Stored items
==> flow/design.v <==
`timescale 1ns / 1ps
module logical(
input [15:0] a,b,
input [3*8:0] sel,
output reg [15:0] x
    );
 always@(*)
begin
    case(sel)
    "~": 
            x=~a;
    "|": 
            x=a|b;
    "&": 
            x=a&b;
    "~&": 
            x=~(a&b);
    "~|": 
            x=~(a|b);
    "^": 
            x=a^b;
    "~^": 
            x=~(a^b);
    "<<": 
            x=a<<1;
    ">>": 
            x=a>>1;
    "asl": 
            x={a[14:0],1'b0};
    "asr": 
            x={a[15],a[15:1]};
    "rol": 
            x={a[14:0],a[15]};
    "ror": 
            x={a[0],a[15:1]};  
    "cmp": 
            if(a>b)
                x=1;
             else if(a<b)
                x=16'hffff;
             else
                x=0;  
     default:
            x=0;
     endcase
end
endmodule
`timescale 1ns / 1ps
module arithmetic(
input [15:0] A,
input [15:0] B,
input [8:0] sel,
output reg [15:0] Sum,
output reg Cout
    );
wire [15:0] B_comp;
twos_comp TC(B,B_comp);
reg [15:0] b;
wire [15:0] S1;
wire c1;
adder A1( A, b, S1, c1);
always @(*)
case(sel)
"+" : begin
        b = B;
        Sum = S1;
        Cout = c1;
      end
"-" : begin
        b = B_comp;
        Sum = S1;
        Cout = 0;
      end       
default : begin
        b = B;
        Sum = 0;
        Cout = 0;
        end       
endcase 
endmodule
module adder(
input [15:0] A,
input [15:0] B,
output [15:0] Sum,
output Cout
    );
wire [2:0] cout_cla;
wire Cin;
assign Cin = 0;
carry_look_ahead CLA1(A[3:0],B[3:0], Cin, cout_cla[0]);
carry_look_ahead CLA2(A[7:4],B[7:4], cout_cla[0], cout_cla[1]);
carry_look_ahead CLA3(A[11:8],B[11:8], cout_cla[1], cout_cla[2] );  
carry_look_ahead CLA4(A[15:12],B[15:12], cout_cla[2], Cout );
ripple_carry_adder RCA1(A[3:0], B[3:0], Cin, Sum[3:0]);
ripple_carry_adder RCA2(A[7:4], B[7:4],cout_cla[0], Sum[7:4]);
ripple_carry_adder RCA3(A[11:8], B[11:8], cout_cla[1], Sum[11:8]);
ripple_carry_adder RCA4(A[15:12], B[15:12], cout_cla[2], Sum[15:12]);  
endmodule
module full_adder(
input a, b, cin,
output sum, cout
);
    assign sum = a ^ b ^ cin;
    assign cout = (a & b) | (b & cin) | (cin & a);
endmodule
module ripple_carry_adder(
    input [3:0] a, b,
    input cin,
    output [3:0] sum
);
    wire [3:0] c;
    full_adder FA1(a[0], b[0], cin, sum[0], c[0]);
    full_adder FA2(a[1], b[1], c[0], sum[1], c[1]);
    full_adder FA3(a[2], b[2], c[1], sum[2], c[2]);
    full_adder FA4(a[3], b[3], c[2], sum[3], c[3]);
endmodule
module carry_look_ahead(
input [3:0]a,b,
input Cin,
output Cout1);
wire [3:0]p,g;
assign p = a^b;
assign g = a&b;
assign Cout1 =  g[3] | (p[3] & g[2]) | (p[3] & p[2] & g[1]) | (p[3] & p[2] & p[1] & g[0]) | (p[3] & p[2] & p[1] & p[0] & Cin);
endmodule
module twos_comp(
input [15:0]B,
output [15:0]B_comp
);
assign B_comp = ~B + 1'b1;
endmodule
`timescale 1ns / 1ps
module multiplier( input clk, input[15:0]A1, B1, output reg [31:0] C);
integer i;
reg [31:0]A2;
reg [15:0]B2;
always@(posedge clk )
begin
		C=0;
		A2[15:0]=A1;
		A2[31:16]=0;
		B2=B1;
        for (i=0;i<16;i=i+1)
        begin
			if(B1[i]==1'b0)
			begin
				C=C+0;
			end
			else
			begin
				C=C+(A1<<i);
			end
		end
end
endmodule
`timescale 1ns / 1ps
module ALU(
input clk,
input [15:0]a,b,
input [3*8:0] op,
output  reg [31:0]out
    );
wire [15:0]z1,z2;
wire [31:0]z3;
reg [15:0] a1, a2, a3, b1, b2, b3;
reg [1:0] sel;
wire Cout;
always @(*)
if(  op == "" || op == "~" || op == "|" || op == "&" || op == "~&" || op == "~|" ||
     op == "^" || op == "~^" || op == ">>" || op == "<<" || op == "asr" || 
     op == "asl" || op == "ror" || op == "rol" || op == "cmp" )
 sel = 2'b00;
else if(op == "+" || op == "-")
    sel = 2'b01;
else if( op == "*" )
    sel = 2'b10;
else
    sel = 2'b00;
logical L(a1, b1, op, z1);
arithmetic AA1( a2,b2,op,z2,Cout);
multiplier M( clk,a3, b3, z3);
always @(*)
case(sel)
2'b00 : begin
        a1 = a;
        a2 = 0;
        a3 = 0;
        b1 = b;
        b2 = 0;
        b3 = 0;
        out[15:0] = z1;
        out[31:16] = 0;
        end
2'b01  : begin
        a1 = 0;
        a2 = a;
        a3 = 0;
        b1 = 0;
        b2 = b;
        b3 = 0;
        out[15:0] = z2;
        out[16] = Cout;
        out[31:17] = 0;
        end     
default :  begin
        a1 = 0;
        a2 = 0;
        a3 = a;
        b1 = 0;
        b2 = 0;
        b3 = b;
       out = z3;
        end            
endcase
endmodule
Settings: LEC_CHECK=0, CAP_MARGIN=20, CORE_MARGIN=2, CORE_UTILIZATION=72, CTS_CLUSTER_DIAMETER=364, CTS_CLUSTER_SIZE=32, HOLD_SLACK_MARGIN=0.29, PLACE_DENSITY_LB_ADDON=0.12, SLEW_MARGIN=35; clock period 10.6 ns.
run.sh (not shown) runs the stock make flow with config.mk's settings and CLKGATE_MAP_FILE=.
The starting point ended with an error in 3_5_place_dp (DPL-0038).
Change:
Settings changed: CORE_UTILIZATION 72 to 27, CTS_CLUSTER_DIAMETER 364 to not set, CTS_CLUSTER_SIZE 32 to not set, HOLD_SLACK_MARGIN 0.29 to not set, PLACE_DENSITY_LB_ADDON 0.12 to not set, SLEW_MARGIN 35 to 20.
Clock period 10.6 ns to 32.6 ns, I/O delays scaled along.
After rerunning: With this change the flow finished clean. Synthesized area is unchanged. Die area rose to 2.6 times its value. Synthesized cell count does not change.

* * *

RTL: the design.v shown in full above, as it stands there.
export LEC_CHECK = 0
export CAP_MARGIN = 20
export CORE_ASPECT_RATIO = 0.52
export CORE_MARGIN = 3
export CORE_UTILIZATION = 40
export CTS_CLUSTER_DIAMETER = 345
export GPL_TIMING_DRIVEN = 0
export HOLD_SLACK_MARGIN = 0.01
export MAX_ROUTING_LAYER = met5
export MIN_ROUTING_LAYER = met2
export PLACE_DENSITY_LB_ADDON = 0.3
export SLEW_MARGIN = 20
export TNS_END_PERCENT = 15
create_clock -name core_clock -period 26.6 [get_ports {clk}]
The starting point did not get past global routing (5_1_grt).
Rerun with:
ABC_AREA = 1   (was default)
CORE_ASPECT_RATIO = default   (was 0.52)
CORE_MARGIN = 2   (was 3)
CORE_UTILIZATION = 66   (was 40)
CTS_CLUSTER_DIAMETER = default   (was 345)
GPL_TIMING_DRIVEN = default   (was 0)
HOLD_SLACK_MARGIN = default   (was 0.01)
MAX_ROUTING_LAYER = default   (was met5)
MIN_ROUTING_LAYER = default   (was met2)
PLACE_DENSITY_LB_ADDON = default   (was 0.3)
TNS_END_PERCENT = default   (was 15)
clock period = 35.4 ns   (was 26.6 ns; I/O delays follow)
This time the run passed the timing, DRC and antenna checks.
Area after synthesis goes up by 0.81%.
Synthesized cell count goes up by 19%.
Die area goes down by about 40%.
Rerun with:
CORE_UTILIZATION = 60   (was 66)
CTS_CLUSTER_DIAMETER = 94   (was default)
clock period = 18.8 ns   (was 35.4 ns; I/O delays follow)
=>
- With this change the flow did not get past global routing (5_1_grt)
- synthesized cell count stays the same
- die size is higher by roughly a tenth
- synthesized area is unchanged

* * *

// ALU: RTL as listed in full above, without the edits since
clock: 35.4 ns
lec_check: 0
cap_margin: 20
core_margin: 2
core_utilization: 13
slew_margin: 20
The starting point produced a clean layout.
Next try:
--- a/flow/config.mk
+++ b/flow/config.mk
@@ -9,3 +9,4 @@
 export CORE_MARGIN = 2
-export CORE_UTILIZATION = 13
+export CORE_UTILIZATION = 58
 export SLEW_MARGIN = 20
+export TNS_END_PERCENT = 35
==> flow/constraint.sdc (replaced) <==
create_clock -name core_clock -period 22.8 [get_ports {clk}]
set_input_delay 4.5600 -clock core_clock [delete_from_list [all_inputs] [get_ports {clk}]]
set_output_delay 4.5600 -clock core_clock [all_outputs]
set_load 0.01 [all_outputs]
After rerunning:
- With this change the flow stopped in global routing (5_1_grt)
- area after synthesis does not change
- synthesized cell count does not change
- die size came out lower by 77%

* * *

RTL: the design.v shown in full above, as it stands there.
Settings: LEC_CHECK=0, ABC_AREA=1, CAP_MARGIN=20, CORE_MARGIN=2, CORE_UTILIZATION=72, CTS_CLUSTER_DIAMETER=94, CTS_CLUSTER_SIZE=100, PLACE_DENSITY=0.42, SLEW_MARGIN=20, TNS_END_PERCENT=5; clock period 18.8 ns.
The first run failed in detailed placement (3_5_place_dp) on DPL-0033.
Then changed:
Settings changed: ABC_AREA 1 to unset, CORE_UTILIZATION 72 to 40, CTS_CLUSTER_DIAMETER 94 to unset, CTS_CLUSTER_SIZE 100 to unset, PLACE_DENSITY 0.42 to unset, TNS_END_PERCENT 5 to unset.
Clock period 18.8 ns to 34.0 ns, I/O delays scaled along.
What happened: This time the run passed the timing, DRC and antenna checks. Synthesized area came out lower by 0.81%. Synthesized cell count came out lower by 16%. Die area climbs by 76%.
Then changed:
Settings changed: CORE_UTILIZATION 40 to 61, SETUP_SLACK_MARGIN set to 5.0.
Clock period 34.0 ns to 28.0 ns, I/O delays scaled along.
Design area increases by 21%.
Synthesized cell count stays the same.
Count of clock-buffer cells in the layout is unchanged.
Global-route usage increases by 15 points.
Total power increases by 19%.
Routed wire length increases by about 10%.
Then changed:
Settings changed: CORE_UTILIZATION 61 to 40, SETUP_SLACK_MARGIN 5.0 to unset.
Outcome:
- The new run finished clean
- worst setup slack is worse by 1.0 ns
- power climbs slightly
- non-clock buffer count drops by 193
- design area drops by about a fifth

* * *

// ALU: RTL as listed in full above, without the edits since
clock: 28.0 ns
lec_check: 0
abc_area: 1
cap_margin: 20
core_margin: 2
core_utilization: 70
cts_cluster_diameter: 190
cts_cluster_size: 93
place_density: 0.95
slew_margin: 20
tns_end_percent: 15
==> next run, changes <==
Settings changed: CORE_UTILIZATION 70 to 41, CTS_CLUSTER_SIZE 93 to 18, PLACE_DENSITY 0.95 to not set, TNS_END_PERCENT 15 to not set.
Outcome: Design area rises slightly. Via count goes down by a few percent. Worst hold slack improved by 0.020 ns. Routed wire length climbs by a few percent.
==> next run, changes <==
Settings changed: ABC_AREA 1 to not set, CORE_UTILIZATION 41 to 70, CTS_CLUSTER_SIZE 18 to 93.
Effect: Sequential share of layout area stays flat; via count grows by 4.3%; routed wire length grows by 7.4%; utilization grows by 33 points; count of clock-buffer cells in the layout shrinks by 1; non-clock buffer count grows by 39; synthesized area shrinks by 0.81%; power shrinks by 4.8%; worst setup slack gets worse by 1.5 ns; worst hold slack gets better by 0.020 ns.
==> next run, changes <==
Settings changed: CORE_MARGIN 2 to 8, CORE_UTILIZATION 70 to 40, CTS_CLUSTER_DIAMETER 190 to 218, CTS_CLUSTER_SIZE 93 to 95, TNS_END_PERCENT set to 15.
Effect: Total power increases by 7.5%. Cell count goes up by 8.8%. Clock power climbs by 18%.

* * *

## xenon
Starts from the design.v that is shown in full above.
clock: 17.3 ns
lec_check: 0
abc_area: 1
cap_margin: 0
core_aspect_ratio: 0.58
core_margin: 2
core_utilization: 47
gpl_routability_driven: 1
place_density_lb_addon: 0.26
slew_margin: 20
Layout checks on xenon: not met. Flow itself completed; violations: negative setup slack.
> inputs changed (xenon -> fjord)
-- flow/config.mk --
<<< xenon, line 10
export CORE_ASPECT_RATIO = 0.58
export CORE_MARGIN = 2
export CORE_UTILIZATION = 47
export GPL_ROUTABILITY_DRIVEN = 1
export PLACE_DENSITY_LB_ADDON = 0.26
export SLEW_MARGIN = 20
>>> fjord, line 10
export CORE_ASPECT_RATIO = 0.58
export CORE_MARGIN = 7
export CORE_UTILIZATION = 17
export CTS_CLUSTER_DIAMETER = 43
export CTS_CLUSTER_SIZE = 22
export GPL_ROUTABILITY_DRIVEN = 1
export PLACE_DENSITY_LB_ADDON = 0.22
export SETUP_SLACK_MARGIN = 5.0
export SLEW_MARGIN = 20
Results
- Cmp fjord and xenon / sum of met2 wire segment lengths after detailed routing / higher: xenon
- Between fjord and xenon, multi-input logic portion of the cell area is lower for fjord, xenon comes in above that.
- None of the runs fjord and xenon ends with a clean layout.
- fjord completed end to end; final checks failed (negative setup slack).
- Against xenon, fjord comes in about 70% higher on buffer count from post-CTS setup fixing.
Input changes introduced in cedar (baseline for comparison: fjord):
==> flow/config.mk <==
export PLATFORM = sky130hd
export DESIGN_NAME = ALU
export DESIGN_NICKNAME = ALU
export VERILOG_FILES = /design/flow/design.v
export SDC_FILE = /design/flow/constraint.sdc
export NUM_CORES = 4
export LEC_CHECK = 0
export ABC_AREA = 1
export CAP_MARGIN = 0
export CORE_ASPECT_RATIO = 0.58
export CORE_MARGIN = 2
export CORE_UTILIZATION = 28
export CTS_CLUSTER_DIAMETER = 369
export CTS_CLUSTER_SIZE = 98
export GPL_ROUTABILITY_DRIVEN = 1
export PLACE_DENSITY = 0.85
export SLEW_MARGIN = 20
export TNS_END_PERCENT = 30
==> flow/constraint.sdc <==
create_clock -name core_clock -period 33.2 [get_ports {clk}]
set_input_delay 6.6400 -clock core_clock [delete_from_list [all_inputs] [get_ports {clk}]]
set_output_delay 6.6400 -clock core_clock [all_outputs]
set_load 0.01 [all_outputs]
Findings:
- Summary across fjord and cedar: the single failing run is fjord.
- Maximum vdd drop: cedar better than fjord
- When the final numbers for fjord and cedar were put side by side, the final-layout fill cell count turned out to be greater in fjord.
- Summary of cedar over fjord: clock network fraction of total power went up 3.5 points; data required time of the critical path increased 15.89 ns; post-cts gate resize count has decreased.
- What fjord reported for area of the die has to be multiplied by 0.58 to get the figure for cedar.
- fjord ended up with sky130_fd_sc_hd__fa_2 as its highest-delay cell along the critical path; cedar ended up with sky130_fd_sc_hd__nor2_4.

* * *

run A:
// ALU: RTL as listed in full above, without the edits since
Settings: LEC_CHECK=0, ABC_AREA=0, CAP_MARGIN=0, CELL_PAD_IN_SITES_GLOBAL_PLACEMENT=2, CORE_ASPECT_RATIO=0.58, CORE_MARGIN=7, CORE_UTILIZATION=17, CTS_CLUSTER_DIAMETER=362, CTS_CLUSTER_SIZE=22, GPL_ROUTABILITY_DRIVEN=1, GPL_TIMING_DRIVEN=0, MAX_ROUTING_LAYER=met4, PLACE_DENSITY_LB_ADDON=0.22, SLEW_MARGIN=20; clock period 17.3 ns.
In run A the implementation completed, yet the final layout does not meet the checks, the culprit being negative setup slack.
diff inputs: run A => run B
- clearing CTS_CLUSTER_SIZE, which used to be 22
- swapping 0 for 1 in ABC_AREA
- clearing MAX_ROUTING_LAYER, which used to be met4
- swapping 7 for 2 in CORE_MARGIN
- clearing CELL_PAD_IN_SITES_GLOBAL_PLACEMENT, which used to be 2
- clearing CTS_CLUSTER_DIAMETER, which used to be 362
- clearing GPL_TIMING_DRIVEN, which used to be 0
- clearing PLACE_DENSITY_LB_ADDON, which used to be 0.22
- swapping 17 for 56 in CORE_UTILIZATION
- swapping 17.3 for 20.3 in the clock period (ns, I/O delays scaled along)
## What came out
- Of run A and run B, not a single run came through the flow clean.
- Tally of buffers added on design ports delta for run B relative to run A: 9.9% higher
- Diff run A -> run B: multiplexer share of the synthesized area moved down, final HPWL from detailed placement moved down.
- Run A → run B: die boundary height down 120 µm, number of buffers added for setup after CTS up about 15%.
#### Input delta (run C over run B)
- CTS_CLUSTER_DIAMETER now 356, previously not set
- CORE_UTILIZATION now 67, was 56
- SETUP_SLACK_MARGIN now 5.0, previously not set
- the clock period (ns, I/O delays scaled along) now 18.4, was 20.3
### Flow results
Stage in which a tool error killed run C: clock tree synthesis. From run B to run C, fraction of synthesized area in multiplexers did not move at all. Comparing run C against run B, there is no change at all in total I/O pin count. In the tables for run B and run C, horizontal extent of the die reads lower with run C. In terms of share of synthesized cell area in full adder, half adder and majority cells, run C and run B differ only marginally. Per the comparison of run C with run B, initial core utilization higher, area of the die dropped about 16%. Comparing run B against run C, there is no change at all in async set or reset register ratio after synthesis. Per the comparison of run C with run B, weighted congestion reported at the end of routability-driven placement increased by about 2.8% relative to the old numbers; worst setup timing slack at the placement stage lower; standard cell core area shrank by 0.0051 mm²; cell total after placement -1.7%.
Changes in run D relative to run C:
- changing CTS_CLUSTER_DIAMETER from 356 to 369
- changing CORE_UTILIZATION from 67 to 38
- setting PLACE_DENSITY_LB_ADDON to 0.26 for the first time
- setting TNS_END_PERCENT to 30 for the first time
- setting CTS_CLUSTER_SIZE to 98 for the first time
- changing the clock period (ns, I/O delays scaled along) from 18.4 to 33.2
--- outcome ---
Die height (run D vs. run C) increases by more than a quarter. Run D was carried through to the last stage, and its layout satisfied the timing, DRC and antenna checks. Changes observed in run D relative to run C: number of rows in the core area rose by 33%, cell count after placement fell by 418, number of synthesized flops with an enable pin stayed essentially flat. Taking run C as the reference, in run D post-synthesis cell count comparable; placed cell area now smaller; final estimated routing congestion in global placement now smaller; setup slack after placement now larger. ~same synthesized area in run C and run D. Die size: run D vs run C up 74%.
The inputs of run E differ from those of run D as listed below.
- a change of CTS_CLUSTER_DIAMETER from 369 to 226
- a deleted SETUP_SLACK_MARGIN that had been 5.0
- a change of CORE_UTILIZATION from 38 to 69
Results
Compared with run D, run E degrades final critical delay including setup and external delays.
Against run D as the reference, run E delivers a higher tightest hold margin.
Between run E and run D, the clock power figures differ only marginally.
Run E vs run D — via count climbed by a little under 10%
Input changes introduced in run F (baseline for comparison: run E):
- a deleted PLACE_DENSITY_LB_ADDON that had been 0.26
- a deleted TNS_END_PERCENT that had been 30
- a change of CORE_UTILIZATION from 69 to 58
- an added SETUP_SLACK_MARGIN of 5.0
- a deleted CTS_CLUSTER_SIZE that had been 98
- a deleted CTS_CLUSTER_DIAMETER that had been 226
- a change of the clock period (ns, I/O delays scaled along) from 33.2 to 21.3
--- outcome ---
- Comparing run F and run E, the higher pre-CTS worst setup slack was measured on run E.
- Going from run E to run F, area of the placeable core increased by about 19% relative to the old numbers; post-CTS resize count increased by 463 relative to the old numbers; standard cell area after detailed placement increased by about 28% relative to the old numbers.
- Per the comparison of run F with run E, yosys-reported design area after synthesis roughly the same, post-synthesis cell type count roughly the same, chip area higher, post-synthesis instance area roughly the same.
- The placed cell count reported for run F is greater than that of run E by about 18%.
- Among run E and run F, the run that stopped before the end is run F, and it is the only one.
- Summary — initial core utilization, run F relative to run E: lower, by 11 points.
Power figures rest on the tool's default switching activity, not on a simulated workload.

● What you need to do
Where a line above contains the string "drops", tally it, then give the number alone.

● Response to this task
2